THE INPUT ▸

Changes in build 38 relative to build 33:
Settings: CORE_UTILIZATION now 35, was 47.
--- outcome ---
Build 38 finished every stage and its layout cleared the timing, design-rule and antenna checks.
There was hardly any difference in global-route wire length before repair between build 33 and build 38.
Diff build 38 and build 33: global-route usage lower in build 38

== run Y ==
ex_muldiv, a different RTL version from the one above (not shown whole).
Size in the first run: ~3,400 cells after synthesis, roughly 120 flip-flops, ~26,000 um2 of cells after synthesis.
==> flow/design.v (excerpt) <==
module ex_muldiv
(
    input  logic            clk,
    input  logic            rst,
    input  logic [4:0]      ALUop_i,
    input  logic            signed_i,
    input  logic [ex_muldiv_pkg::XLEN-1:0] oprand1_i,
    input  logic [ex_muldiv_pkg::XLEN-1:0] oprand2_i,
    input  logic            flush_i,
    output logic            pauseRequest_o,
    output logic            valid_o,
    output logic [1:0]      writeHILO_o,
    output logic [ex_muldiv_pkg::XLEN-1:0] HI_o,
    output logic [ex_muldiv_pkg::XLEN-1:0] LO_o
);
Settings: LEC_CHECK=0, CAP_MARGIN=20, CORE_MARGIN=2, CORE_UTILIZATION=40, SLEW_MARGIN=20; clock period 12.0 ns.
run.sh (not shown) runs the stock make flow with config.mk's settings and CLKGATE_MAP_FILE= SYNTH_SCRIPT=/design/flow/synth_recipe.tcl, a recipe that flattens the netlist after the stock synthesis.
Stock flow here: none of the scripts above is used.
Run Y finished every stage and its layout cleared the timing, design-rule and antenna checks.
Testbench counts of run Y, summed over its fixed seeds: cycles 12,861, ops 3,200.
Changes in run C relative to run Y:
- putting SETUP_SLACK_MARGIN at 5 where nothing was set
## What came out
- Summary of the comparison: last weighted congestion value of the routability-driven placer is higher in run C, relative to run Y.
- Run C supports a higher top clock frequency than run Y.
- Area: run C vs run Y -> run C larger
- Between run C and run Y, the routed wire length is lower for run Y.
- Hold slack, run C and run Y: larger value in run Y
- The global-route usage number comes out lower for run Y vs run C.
Background: an optimization exercise with open tools, aiming at a short achievable clock period. Do not read the settings as production practice.
At most, simulation tests tie the RTL to the original design; equivalence was not proved.
Power and IR drop assume default switching activity.

// cap_pipe_top
module cap_pipe_top (
    input  wire logic                CLK,
    input  wire logic                rst_n,
    input  wire logic                insn_valid,
    input  wire logic [31:0]         insn,
    output logic                     retire_valid,
    output logic [38:0]              retire    
);
    localparam int W     = 32;
    localparam int CAP_W = 32 + 1;
    logic is_addi, is_inc, is_sub, is_mov, is_clr, is_gt, legal;
    insn_decoder decoder_i (
        .insn    (insn),
        .is_addi (is_addi),
        .is_inc  (is_inc),
        .is_sub  (is_sub),
        .is_mov  (is_mov),
        .is_clr  (is_clr),
        .is_gt   (is_gt),
        .legal   (legal)
    );
    logic [5-1:0] rd, rs1, rs2;
    assign rd  = insn[11:7];
    assign rs1 = insn[19:15];
    assign rs2 = insn[24:20];
    logic                 s1_valid, s1_wr;
    logic [5-1:0] s1_rd;
    logic                 s2_valid, s2_wr;
    logic [5-1:0] s2_rd;
    logic [5-1:0] s3_wrd;
    logic a_f, a_r, a_w, a_g, b_f, b_r, b_w, b_g;
    logic m1a, m2a, m3a, m1b, m2b, m3b;
    logic use_b;
    logic fa, fb;
    assign m1a = s1_valid & s1_wr & (s1_rd == rs1);
    assign m2a = s2_valid & s2_wr & (s2_rd == rs1);
    assign m3a = (s3_wrd == rs1) & (rs1 != '0);
    assign m1b = s1_valid & s1_wr & (s1_rd == rs2);
    assign m2b = s2_valid & s2_wr & (s2_rd == rs2);
    assign m3b = (s3_wrd == rs2) & (rs2 != '0);
    assign use_b = is_inc | is_sub;
    assign a_f   = m1a;
    assign a_r   = ~m1a & m2a;
  ...
For scale: ~5,800 cells after synthesis, about 1,700 flip-flops, about 75 I/O pins, roughly 68,000 µm² of cells after synthesis.
clock: 6.0 ns
lec_check: 0
cap_margin: 20
core_margin: 2
core_utilization: 45
setup_slack_margin: 3.5
slew_margin: 20
tns_end_percent: 100
run.sh (not shown) runs the stock make flow with config.mk's settings and CLKGATE_MAP_FILE= SYNTH_SCRIPT=/design/flow/synth_recipe.tcl, a recipe that flattens the netlist after the stock synthesis.
The first run passed the timing, DRC and antenna checks.
==> next run, changes <==
- CORE_UTILIZATION: 45 -> 50
=>
- The changed run produced a clean layout
- sequential power is about the same
- utilization rose by 5.4 points
- final cell count fell by about 3%
- register-to-register slack is better by 0.04 ns
- worst hold slack is better by 0.012 ns
- final area fell by 0.76%
- fmax fell by about 0.65%
- routed wire length rose by about 0.33%
No run of this note included a check of the RTL's function; only the layout flow was run.

---

Another version of the RTL of cap_pipe_top (not shown whole).
For scale: about 1700 flip-flops, about 75 I/O pins.
Settings: LEC_CHECK=0, CAP_MARGIN=20, CORE_MARGIN=2, CORE_UTILIZATION=58, SETUP_SLACK_MARGIN=3.5, SLEW_MARGIN=20, TNS_END_PERCENT=100; clock period 6.0 ns.
Change:
==> flow/flow/run.sh (new file) <==
#!/bin/bash
set -euo pipefail
cd "$(dirname "$0")/.."
export BUFFER_PORTS_ARGS="-buffer_cell sky130_fd_sc_hd__buf_4"
bash standard.sh finish > standard_flow.log 2>&1
==> flow/standard.sh (new file) <==
#!/bin/bash
# synth_recipe.tcl (not shown) runs the flow's synth.tcl, then flattens the netlist and writes it again
# the make line also repeats each setting of config.mk as NAME=value (left out here)
make -C /OpenROAD-flow-scripts/flow DESIGN_CONFIG=/design/flow/config.mk WORK_HOME=/design/flow/orfs CLKGATE_MAP_FILE= SYNTH_SCRIPT=/design/flow/synth_recipe.tcl "${@:-finish}"
CORE_UTILIZATION = 55   (was 58)
removed: flow/run.sh
Result:
- wire length is higher by 1.1%
- clock skew goes up by 0.0050 ns
- via count hardly moves
- sequential cell count is unchanged
- die area came out higher by 5.4%
- critical path depth does not change
- cell area is about the same
- clock power rises by about 5%
Change:
==> flow/run.sh (new file) <==
#!/bin/bash
# synth_recipe.tcl (not shown) runs the flow's synth.tcl, then flattens the netlist and writes it again
# the make line also repeats each setting of config.mk as NAME=value (left out here)
make -C /OpenROAD-flow-scripts/flow DESIGN_CONFIG=/design/flow/config.mk WORK_HOME=/design/flow/orfs CLKGATE_MAP_FILE= SYNTH_SCRIPT=/design/flow/synth_recipe.tcl finish
removed: flow/flow/run.sh
removed: flow/standard.sh
=> Cell count climbs by 0.63%; power drops by 1.9%; first-iteration DRC count drops by 8.0%; core utilization climbs by 0.17 points; design area hardly moves.
Context: an optimization exercise on an open-source flow, tuned for small area, a short achievable clock period and few clock cycles. The choices shown serve that exercise and are no tape-out recipe.
Only simulation tests tie the RTL to the original design; equivalence was not proved.

// table_linear_interpolator_core
module table_linear_interpolator_core (
  input  logic                                clk_i,
  input  logic                                rst_ni,
  input  logic                                start,
  output logic                                busy,
  input  logic                                func_i,
  input  logic [tbli_pkg::IDX_W-1:0]          point_index_i,
  input  logic signed [tbli_pkg::DATA_W-1:0]  point_x_i,
  input  logic signed [tbli_pkg::DATA_W-1:0]  point_y_i,
  input  logic signed [tbli_pkg::DATA_W-1:0]  query_x_i,
  output logic                                done_o,
  output logic signed [tbli_pkg::DATA_W-1:0]  result_y_o,
  output logic [1:0]                          status_o
);
Size: about 6,700 cells after synthesis, ~1,900 flip-flops, ~76 I/O pins, ~79,000 µm² of cells after synthesis.
Settings: LEC_CHECK=0, CAP_MARGIN=20, CORE_MARGIN=2, CORE_UTILIZATION=65, CTS_BUF_LIST=sky130_fd_sc_hd__clkbuf_16, CTS_CLUSTER_DIAMETER=110, CTS_CLUSTER_SIZE=24, PLACE_DENSITY=0.72, SLEW_MARGIN=20; clock period 10.0 ns.
run.sh (not shown) runs the stock make flow with config.mk's settings and CLKGATE_MAP_FILE= SYNTH_SCRIPT=/design/flow/synth_recipe.tcl, a recipe that flattens the netlist after the stock synthesis.
The baseline finished clean.
Testbench counts at the start, summed over its fixed seeds: cycles 1,911.
This design comes from an exercise in tuning for small area on the open sky130 flow, not from production work.
Function was checked by simulation only, so behaviour that the tests miss may differ from the original.
No driver is modelled on the clock port, so clocking that relies on it looks cheaper here than on a real chip.
Power and IR drop assume default switching activity.

<file path="flow/config.mk">
export PLATFORM = sky130hd
export DESIGN_NAME = sensor_sample_buf
export DESIGN_NICKNAME = sensor_sample_buf
export VERILOG_FILES = /design/flow/design.v
export SDC_FILE = /design/flow/constraint.sdc
export NUM_CORES = 4
export LEC_CHECK = 0
export CAP_MARGIN = 10
export CORE_MARGIN = 2
export CORE_UTILIZATION = 50
export SETUP_SLACK_MARGIN = 0.15
export SLEW_MARGIN = 10
</file>
<file path="flow/constraint.sdc">
create_clock -name core_clock -period 5.0 [get_ports {ACLK}]
set_input_delay 1.0000 -clock core_clock [delete_from_list [all_inputs] [get_ports {ACLK}]]
set_output_delay 1.0000 -clock core_clock [all_outputs]
set_load 0.01 [all_outputs]
</file>
<file path="flow/design.v">
module ssb_read_sel (
  input  logic [64*32-1:0] q,
  input  logic [63:0]      sel,
  output logic [31:0]      y
);
  always_comb begin
    y = '0;
    for (int i = 0; i < 64; i++)
      y = y | (q[i*32 +: 32] & {32{sel[i]}});
  end
endmodule
module sensor_sample_buf #(
  parameter int unsigned DATA_W = 32,
  parameter int unsigned DEPTH  = 64,
  parameter int unsigned ADDR_W = 6
) (
  input  logic              ACLK,
  input  logic              ARESETn,
  input  logic              sctrl_en,
  input  logic              sctrl_clear,
  input  logic [ADDR_W-1:0] sctrl_addr,
  input  logic              sensor_ready,
  input  logic [DATA_W-1:0] sensor_out,
  output logic              sctrl_interrupt,
  output logic [DATA_W-1:0] sctrl_out,
  output logic              sensor_en,
  output logic [ADDR_W:0]   word_cnt,
  output logic [15:0]       ovf_cnt
);
  localparam int unsigned CNT_W = ADDR_W + 1;
  logic                         cap_q;     
  logic [CNT_W-1:0]             cnt_q;     
  logic [CNT_W-1:0]             hw_q;      
  logic                         ph_q;      
  logic                         capture_c;
  logic                         full_c;
  logic [ADDR_W-1:0]            wptr;
  logic [DEPTH-1:0][DATA_W-1:0] mem;       
  assign full_c          = cnt_q[CNT_W-1];
  assign wptr            = cnt_q[ADDR_W-1:0];
  assign sctrl_interrupt = full_c;
  assign word_cnt        = cnt_q;
  assign sensor_en       = cap_q && !sctrl_clear;
  assign capture_c       = sensor_en && sensor_ready;
  always_ff @(posedge ACLK or negedge ARESETn) begin
    if (!ARESETn) cap_q <= 1'b0;
    else          cap_q <= sctrl_en && !sctrl_clear && !full_c &&
                           !(capture_c && wptr == ADDR_W'(DEPTH - 1));
  end
  always_ff @(posedge ACLK or negedge ARESETn) begin
    if (!ARESETn)         cnt_q <= '0;
    else if (sctrl_clear) cnt_q <= '0;
    else if (capture_c)   cnt_q <= cnt_q + CNT_W'(1);
  end
  always_ff @(posedge ACLK or negedge ARESETn) begin
    if (!ARESETn)                        hw_q <= '0;
    else if (capture_c && cnt_q == hw_q) hw_q <= hw_q + CNT_W'(1);
  end
  logic             capb_q;
  logic [CNT_W-1:0] cntb_q;
  logic             captureb_c;
  assign captureb_c = capb_q && !sctrl_clear && sensor_ready;
  always_ff @(posedge ACLK or negedge ARESETn) begin
    if (!ARESETn) capb_q <= 1'b0;
    else          capb_q <= sctrl_en && !sctrl_clear && !cntb_q[CNT_W-1] &&
                            !(captureb_c && cntb_q[ADDR_W-1:0] == ADDR_W'(DEPTH - 1));
  end
  always_ff @(posedge ACLK or negedge ARESETn) begin
    if (!ARESETn)         cntb_q <= '0;
    else if (sctrl_clear) cntb_q <= '0;
    else if (captureb_c)  cntb_q <= cntb_q + CNT_W'(1);
  end
  always_ff @(posedge ACLK or negedge ARESETn) begin
    if (!ARESETn) ph_q <= 1'b0;
    else          ph_q <= !ph_q;
  end
  logic [DEPTH-1:0]  we;         
  logic [DEPTH-1:0]  hold;       
  logic [DATA_W-1:0] wdata_n;    
  always_comb begin
    for (int i = 0; i < int'(DEPTH); i++) begin
      we[i]   = capture_c && (wptr == ADDR_W'(i));
      hold[i] = !(captureb_c && (cntb_q[ADDR_W-1:0] == ADDR_W'(i)));
    end
  end
  assign wdata_n = sensor_out ^ {DATA_W{ph_q}};
  always_ff @(posedge ACLK) begin
    for (int i = 0; i < int'(DEPTH); i++)
      mem[i] <= ~((mem[i] | {DATA_W{we[i]}}) & (wdata_n | {DATA_W{hold[i]}}));
  end
  logic [DEPTH-1:0]  rsel;
  logic [DATA_W-1:0] rword;
  always_comb begin
    for (int i = 0; i < int'(DEPTH); i++)
      rsel[i] = (sctrl_addr == ADDR_W'(i)) && (CNT_W'(i) < hw_q);
  end
  ssb_read_sel u_rd (.q(mem), .sel(rsel), .y(rword));
  always_ff @(posedge ACLK or negedge ARESETn) begin
    if (!ARESETn)                       sctrl_out <= '0;
    else if (CNT_W'(sctrl_addr) < hw_q) sctrl_out <= rword ^ {DATA_W{ph_q}};
    else                                sctrl_out <= '0;
  end
  logic [15:0] ovf_q;
  always_ff @(posedge ACLK or negedge ARESETn) begin
    if (!ARESETn)
      ovf_q <= 16'h0;
    else if (sctrl_clear)
      ovf_q <= 16'h0;
    else if (full_c && sensor_ready && ovf_q != 16'hFFFF)
      ovf_q <= ovf_q + 16'd1;
  end
  assign ovf_cnt = ovf_q;
endmodule
</file>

REQUIREMENT ▸ From the material above, copy each line that includes the word "larger".

EXPECTED ANSWER ▸
- Area: run C vs run Y -> run C larger
- Hold slack, run C and run Y: larger value in run Y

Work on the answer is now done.